- Stored data entries

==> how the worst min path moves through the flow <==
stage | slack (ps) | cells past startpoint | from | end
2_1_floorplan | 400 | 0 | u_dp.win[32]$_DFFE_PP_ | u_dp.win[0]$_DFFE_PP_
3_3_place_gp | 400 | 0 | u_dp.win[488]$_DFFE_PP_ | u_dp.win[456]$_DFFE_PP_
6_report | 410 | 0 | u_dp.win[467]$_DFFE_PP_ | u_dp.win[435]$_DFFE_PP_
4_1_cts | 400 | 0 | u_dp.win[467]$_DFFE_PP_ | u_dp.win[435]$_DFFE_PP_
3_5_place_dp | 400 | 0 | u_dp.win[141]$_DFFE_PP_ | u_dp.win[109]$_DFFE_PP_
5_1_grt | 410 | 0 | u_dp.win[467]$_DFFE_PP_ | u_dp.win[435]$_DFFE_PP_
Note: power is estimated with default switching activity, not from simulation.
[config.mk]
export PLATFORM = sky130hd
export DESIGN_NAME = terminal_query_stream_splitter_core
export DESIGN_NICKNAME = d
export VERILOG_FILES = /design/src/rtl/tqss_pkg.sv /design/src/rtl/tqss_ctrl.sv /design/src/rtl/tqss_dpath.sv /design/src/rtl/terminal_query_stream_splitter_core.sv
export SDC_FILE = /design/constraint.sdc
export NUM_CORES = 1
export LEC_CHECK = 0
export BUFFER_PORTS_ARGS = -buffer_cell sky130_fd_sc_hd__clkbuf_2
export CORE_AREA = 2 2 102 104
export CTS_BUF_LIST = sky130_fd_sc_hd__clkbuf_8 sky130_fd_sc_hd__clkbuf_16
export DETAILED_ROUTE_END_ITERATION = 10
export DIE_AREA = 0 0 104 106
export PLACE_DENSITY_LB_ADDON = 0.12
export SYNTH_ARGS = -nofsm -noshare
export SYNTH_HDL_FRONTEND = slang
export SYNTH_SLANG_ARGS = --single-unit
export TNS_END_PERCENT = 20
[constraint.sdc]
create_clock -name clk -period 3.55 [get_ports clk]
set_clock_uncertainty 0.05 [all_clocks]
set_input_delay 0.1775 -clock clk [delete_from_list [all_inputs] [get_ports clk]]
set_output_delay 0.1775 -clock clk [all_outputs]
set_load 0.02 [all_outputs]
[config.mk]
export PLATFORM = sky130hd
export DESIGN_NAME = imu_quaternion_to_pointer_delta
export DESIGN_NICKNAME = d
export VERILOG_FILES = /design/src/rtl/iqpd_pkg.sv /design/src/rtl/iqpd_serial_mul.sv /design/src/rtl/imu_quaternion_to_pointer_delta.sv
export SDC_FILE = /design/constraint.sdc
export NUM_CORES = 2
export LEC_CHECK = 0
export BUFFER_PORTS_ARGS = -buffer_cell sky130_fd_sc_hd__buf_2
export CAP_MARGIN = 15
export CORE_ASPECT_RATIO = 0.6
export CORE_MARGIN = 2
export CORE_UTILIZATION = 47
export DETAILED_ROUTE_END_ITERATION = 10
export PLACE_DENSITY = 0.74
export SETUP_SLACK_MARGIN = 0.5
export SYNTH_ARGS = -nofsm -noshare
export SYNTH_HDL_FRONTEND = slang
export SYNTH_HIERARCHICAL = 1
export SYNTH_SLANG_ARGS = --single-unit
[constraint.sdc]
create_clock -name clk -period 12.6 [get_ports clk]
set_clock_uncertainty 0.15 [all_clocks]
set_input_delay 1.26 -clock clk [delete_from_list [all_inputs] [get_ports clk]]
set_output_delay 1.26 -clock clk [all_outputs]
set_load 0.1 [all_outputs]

- What to work on
All of the lines above must be returned exactly.

- Answer section
==> how the worst min path moves through the flow <==
stage | slack (ps) | cells past startpoint | from | end
2_1_floorplan | 400 | 0 | u_dp.win[32]$_DFFE_PP_ | u_dp.win[0]$_DFFE_PP_
3_3_place_gp | 400 | 0 | u_dp.win[488]$_DFFE_PP_ | u_dp.win[456]$_DFFE_PP_
6_report | 410 | 0 | u_dp.win[467]$_DFFE_PP_ | u_dp.win[435]$_DFFE_PP_
4_1_cts | 400 | 0 | u_dp.win[467]$_DFFE_PP_ | u_dp.win[435]$_DFFE_PP_
3_5_place_dp | 400 | 0 | u_dp.win[141]$_DFFE_PP_ | u_dp.win[109]$_DFFE_PP_
5_1_grt | 410 | 0 | u_dp.win[467]$_DFFE_PP_ | u_dp.win[435]$_DFFE_PP_
Note: power is estimated with default switching activity, not from simulation.
[config.mk]
export PLATFORM = sky130hd
export DESIGN_NAME = terminal_query_stream_splitter_core
export DESIGN_NICKNAME = d
export VERILOG_FILES = /design/src/rtl/tqss_pkg.sv /design/src/rtl/tqss_ctrl.sv /design/src/rtl/tqss_dpath.sv /design/src/rtl/terminal_query_stream_splitter_core.sv
export SDC_FILE = /design/constraint.sdc
export NUM_CORES = 1
export LEC_CHECK = 0
export BUFFER_PORTS_ARGS = -buffer_cell sky130_fd_sc_hd__clkbuf_2
export CORE_AREA = 2 2 102 104
export CTS_BUF_LIST = sky130_fd_sc_hd__clkbuf_8 sky130_fd_sc_hd__clkbuf_16
export DETAILED_ROUTE_END_ITERATION = 10
export DIE_AREA = 0 0 104 106
export PLACE_DENSITY_LB_ADDON = 0.12
export SYNTH_ARGS = -nofsm -noshare
export SYNTH_HDL_FRONTEND = slang
export SYNTH_SLANG_ARGS = --single-unit
export TNS_END_PERCENT = 20
[constraint.sdc]
create_clock -name clk -period 3.55 [get_ports clk]
set_clock_uncertainty 0.05 [all_clocks]
set_input_delay 0.1775 -clock clk [delete_from_list [all_inputs] [get_ports clk]]
set_output_delay 0.1775 -clock clk [all_outputs]
set_load 0.02 [all_outputs]
[config.mk]
export PLATFORM = sky130hd
export DESIGN_NAME = imu_quaternion_to_pointer_delta
export DESIGN_NICKNAME = d
export VERILOG_FILES = /design/src/rtl/iqpd_pkg.sv /design/src/rtl/iqpd_serial_mul.sv /design/src/rtl/imu_quaternion_to_pointer_delta.sv
export SDC_FILE = /design/constraint.sdc
export NUM_CORES = 2
export LEC_CHECK = 0
export BUFFER_PORTS_ARGS = -buffer_cell sky130_fd_sc_hd__buf_2
export CAP_MARGIN = 15
export CORE_ASPECT_RATIO = 0.6
export CORE_MARGIN = 2
export CORE_UTILIZATION = 47
export DETAILED_ROUTE_END_ITERATION = 10
export PLACE_DENSITY = 0.74
export SETUP_SLACK_MARGIN = 0.5
export SYNTH_ARGS = -nofsm -noshare
export SYNTH_HDL_FRONTEND = slang
export SYNTH_HIERARCHICAL = 1
export SYNTH_SLANG_ARGS = --single-unit
[constraint.sdc]
create_clock -name clk -period 12.6 [get_ports clk]
set_clock_uncertainty 0.15 [all_clocks]
set_input_delay 1.26 -clock clk [delete_from_list [all_inputs] [get_ports clk]]
set_output_delay 1.26 -clock clk [all_outputs]
set_load 0.1 [all_outputs]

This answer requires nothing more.